TEXAS COURT OF APPEALS, THIRD DISTRICT, AT AUSTIN
NO. 03-03-00487-CR
Lee Joseph Maldonado, Appellant
v.
The State of Texas, Appellee
FROM THE DISTRICT COURT OF TOM GREEN COUNTY, 119TH JUDICIAL DISTRICT
NO. B-02-1019-S, HONORABLE THOMAS J. GOSSETT, JUDGE PRESIDING
MEMORANDUM OPINION
A jury found appellant Lee Joseph Maldonado guilty of arson and assessed a twenty-
five year prison term. See Tex. Pen. Code Ann. § 28.02 (West 2003). In two points of error, he
challenges the legal and factual sufficiency of the evidence. Finding the evidence sufficient, we
affirm the conviction.
Appellant lived at 1714 Greenwood in San Angelo with Adrian Ortega, Roger Perez,
and Jessica Martinez. They were among a group of people who spent the day of August 25, 2002,
drinking beer, eating barbeque, and working on Ortega’s car. Between 6:30 and 7:00 p.m., an
argument broke out between appellant and Ortega. Ortega struck appellant and knocked him to the
floor. Witnesses testified to seeing appellant crying afterwards. Appellant told one witness that
Ortega had “kicked him out” for not paying his share of the bills.

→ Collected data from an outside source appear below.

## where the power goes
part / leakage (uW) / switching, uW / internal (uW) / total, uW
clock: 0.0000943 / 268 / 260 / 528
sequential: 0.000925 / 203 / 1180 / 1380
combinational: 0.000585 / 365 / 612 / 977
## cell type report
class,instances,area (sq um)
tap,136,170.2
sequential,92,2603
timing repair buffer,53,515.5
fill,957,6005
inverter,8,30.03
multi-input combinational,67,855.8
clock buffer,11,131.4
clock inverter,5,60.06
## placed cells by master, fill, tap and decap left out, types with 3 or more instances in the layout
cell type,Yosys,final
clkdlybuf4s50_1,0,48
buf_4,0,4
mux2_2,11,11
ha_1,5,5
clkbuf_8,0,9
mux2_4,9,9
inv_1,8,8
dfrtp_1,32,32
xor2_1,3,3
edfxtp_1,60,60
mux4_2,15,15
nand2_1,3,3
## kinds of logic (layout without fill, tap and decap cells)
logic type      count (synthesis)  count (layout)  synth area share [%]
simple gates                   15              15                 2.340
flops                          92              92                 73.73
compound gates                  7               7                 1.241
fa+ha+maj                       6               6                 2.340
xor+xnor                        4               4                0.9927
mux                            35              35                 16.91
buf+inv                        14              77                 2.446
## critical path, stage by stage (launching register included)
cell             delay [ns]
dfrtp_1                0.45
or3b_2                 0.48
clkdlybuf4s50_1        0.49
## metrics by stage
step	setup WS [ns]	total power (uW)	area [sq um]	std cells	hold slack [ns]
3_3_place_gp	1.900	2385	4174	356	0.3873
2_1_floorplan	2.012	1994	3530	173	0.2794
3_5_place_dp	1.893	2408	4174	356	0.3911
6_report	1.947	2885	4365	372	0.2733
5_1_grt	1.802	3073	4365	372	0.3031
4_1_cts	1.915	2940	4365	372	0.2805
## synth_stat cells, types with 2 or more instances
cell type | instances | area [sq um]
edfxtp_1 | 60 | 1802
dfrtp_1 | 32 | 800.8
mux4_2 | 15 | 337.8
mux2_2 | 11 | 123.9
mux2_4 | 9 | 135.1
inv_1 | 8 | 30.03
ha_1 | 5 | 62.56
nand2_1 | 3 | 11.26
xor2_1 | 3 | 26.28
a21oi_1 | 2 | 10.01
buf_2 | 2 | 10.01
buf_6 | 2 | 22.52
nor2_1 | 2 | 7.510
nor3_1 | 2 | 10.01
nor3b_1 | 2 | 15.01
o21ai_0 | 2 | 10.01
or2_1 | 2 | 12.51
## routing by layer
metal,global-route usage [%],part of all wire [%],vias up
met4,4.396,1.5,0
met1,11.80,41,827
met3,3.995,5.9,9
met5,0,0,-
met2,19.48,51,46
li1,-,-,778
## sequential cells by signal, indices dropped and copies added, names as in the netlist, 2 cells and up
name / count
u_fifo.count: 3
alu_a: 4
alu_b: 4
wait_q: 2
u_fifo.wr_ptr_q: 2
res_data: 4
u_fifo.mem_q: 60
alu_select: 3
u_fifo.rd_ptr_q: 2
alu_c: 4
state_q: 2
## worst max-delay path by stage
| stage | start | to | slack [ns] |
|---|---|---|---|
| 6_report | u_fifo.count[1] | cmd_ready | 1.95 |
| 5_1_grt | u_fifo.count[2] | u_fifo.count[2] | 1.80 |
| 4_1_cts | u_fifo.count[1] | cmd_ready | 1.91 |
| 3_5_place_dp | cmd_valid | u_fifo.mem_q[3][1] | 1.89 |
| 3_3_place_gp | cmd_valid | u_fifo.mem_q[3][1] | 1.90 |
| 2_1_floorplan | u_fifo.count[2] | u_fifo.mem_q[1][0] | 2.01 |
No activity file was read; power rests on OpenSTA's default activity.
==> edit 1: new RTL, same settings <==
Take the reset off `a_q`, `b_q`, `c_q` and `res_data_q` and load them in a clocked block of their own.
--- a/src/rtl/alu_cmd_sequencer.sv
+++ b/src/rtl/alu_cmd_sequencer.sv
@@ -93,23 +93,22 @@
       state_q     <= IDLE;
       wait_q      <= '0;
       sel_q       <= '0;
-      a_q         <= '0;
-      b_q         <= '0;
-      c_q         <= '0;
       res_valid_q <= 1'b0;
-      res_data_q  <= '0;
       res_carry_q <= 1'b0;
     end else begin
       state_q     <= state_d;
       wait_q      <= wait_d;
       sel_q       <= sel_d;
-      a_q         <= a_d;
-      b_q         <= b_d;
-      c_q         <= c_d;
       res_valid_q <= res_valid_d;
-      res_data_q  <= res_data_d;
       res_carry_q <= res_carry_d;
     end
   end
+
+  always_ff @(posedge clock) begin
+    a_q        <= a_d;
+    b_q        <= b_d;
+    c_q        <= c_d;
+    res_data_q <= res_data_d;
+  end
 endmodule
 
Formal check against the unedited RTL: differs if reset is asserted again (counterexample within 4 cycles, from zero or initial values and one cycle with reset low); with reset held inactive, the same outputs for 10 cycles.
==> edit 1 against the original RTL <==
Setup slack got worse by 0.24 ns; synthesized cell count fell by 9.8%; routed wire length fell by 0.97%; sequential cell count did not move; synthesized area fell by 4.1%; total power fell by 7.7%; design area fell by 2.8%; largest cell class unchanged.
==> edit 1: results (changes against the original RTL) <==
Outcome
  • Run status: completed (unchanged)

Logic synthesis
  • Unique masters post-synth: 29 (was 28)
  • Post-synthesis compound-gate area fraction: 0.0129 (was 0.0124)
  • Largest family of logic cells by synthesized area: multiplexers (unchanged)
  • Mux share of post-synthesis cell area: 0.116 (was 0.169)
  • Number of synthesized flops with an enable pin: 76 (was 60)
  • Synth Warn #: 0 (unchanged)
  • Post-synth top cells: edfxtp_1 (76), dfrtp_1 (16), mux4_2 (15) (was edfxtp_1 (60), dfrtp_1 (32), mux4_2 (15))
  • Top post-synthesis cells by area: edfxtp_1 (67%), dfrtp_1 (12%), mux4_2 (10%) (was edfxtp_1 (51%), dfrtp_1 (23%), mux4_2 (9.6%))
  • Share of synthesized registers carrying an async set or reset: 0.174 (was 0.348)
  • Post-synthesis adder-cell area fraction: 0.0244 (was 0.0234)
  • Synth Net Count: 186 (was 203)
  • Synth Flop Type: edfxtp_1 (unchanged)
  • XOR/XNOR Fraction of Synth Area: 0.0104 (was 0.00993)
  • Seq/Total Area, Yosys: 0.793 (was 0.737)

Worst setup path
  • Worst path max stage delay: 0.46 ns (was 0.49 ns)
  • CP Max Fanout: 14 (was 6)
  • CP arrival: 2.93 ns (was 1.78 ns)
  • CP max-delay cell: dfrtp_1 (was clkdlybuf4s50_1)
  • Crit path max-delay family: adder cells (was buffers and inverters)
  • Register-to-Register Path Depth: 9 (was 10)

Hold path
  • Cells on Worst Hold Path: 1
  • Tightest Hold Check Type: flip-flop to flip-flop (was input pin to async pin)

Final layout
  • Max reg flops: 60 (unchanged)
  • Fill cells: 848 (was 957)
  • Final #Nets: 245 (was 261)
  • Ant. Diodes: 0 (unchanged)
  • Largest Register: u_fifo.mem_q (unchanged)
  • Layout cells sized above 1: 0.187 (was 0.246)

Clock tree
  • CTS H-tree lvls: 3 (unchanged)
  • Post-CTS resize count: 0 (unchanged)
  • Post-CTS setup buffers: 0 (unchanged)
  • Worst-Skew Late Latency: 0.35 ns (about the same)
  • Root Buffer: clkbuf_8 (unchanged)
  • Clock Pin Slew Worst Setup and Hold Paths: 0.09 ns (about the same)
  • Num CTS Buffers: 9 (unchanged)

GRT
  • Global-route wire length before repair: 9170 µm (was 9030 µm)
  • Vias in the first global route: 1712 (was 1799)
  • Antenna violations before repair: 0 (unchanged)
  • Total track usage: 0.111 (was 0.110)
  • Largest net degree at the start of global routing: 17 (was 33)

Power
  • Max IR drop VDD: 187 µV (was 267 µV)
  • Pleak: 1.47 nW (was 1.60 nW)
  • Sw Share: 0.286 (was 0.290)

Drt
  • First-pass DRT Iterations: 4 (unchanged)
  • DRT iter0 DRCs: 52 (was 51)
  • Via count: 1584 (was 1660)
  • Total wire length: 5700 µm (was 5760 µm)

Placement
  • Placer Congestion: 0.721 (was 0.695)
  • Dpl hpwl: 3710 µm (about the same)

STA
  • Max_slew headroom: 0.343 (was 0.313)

Around 8:15 p.m., the group went to Fred Rocha’s house to watch television. There
appeared to be no lingering hard feelings between appellant and Ortega. Some time between 8:30
and 9:00 p.m., Ortega announced that he was tired and wanted to go to bed. Ortega and his fiancee,
Jennifer Perez (Roger Perez’s sister), together with appellant, Roger Perez and Jessica Martinez,
returned to 1714 Greenwood. Ortega went to his bedroom and promptly fell asleep on the bed, still
in his clothes. Roger, Jennifer, and Jessica left the house to run an errand. As they were leaving,
appellant told Jennifer that “he loved Adrian and that Adrian would always forgive him for whatever
he did.”
When Roger, Jennifer, and Jessica returned to 1714 Greenwood, appellant and his
car were gone. Smelling smoke and realizing that the house was on fire, and unable to enter the
house because of the heavy smoke, they asked a neighbor to call for help. The fire call was received
at 9:30 p.m. Firefighters wearing breathing equipment entered the house and found Adrian Ortega
lying on the bedroom floor. Ortega later died from soot and smoke inhalation. His blood alcohol
concentration was .26.
Fred Rocha and his wife, Helen Leos, testified that thirty minutes to an hour after
leaving their house with Ortega and his friends, appellant returned alone. Appellant was there when
Rocha received a telephone call telling him that something was going on at 1714 Greenwood, which
was only a few blocks away. Rocha went outside and could see the emergency lights. Rocha said
that appellant seemed uninterested. Instead of going to his house, appellant agreed to give Leos, who
was not feeling well, a ride to the hospital. Leos described appellant as “disoriented, not himself—
he was just acting weird.”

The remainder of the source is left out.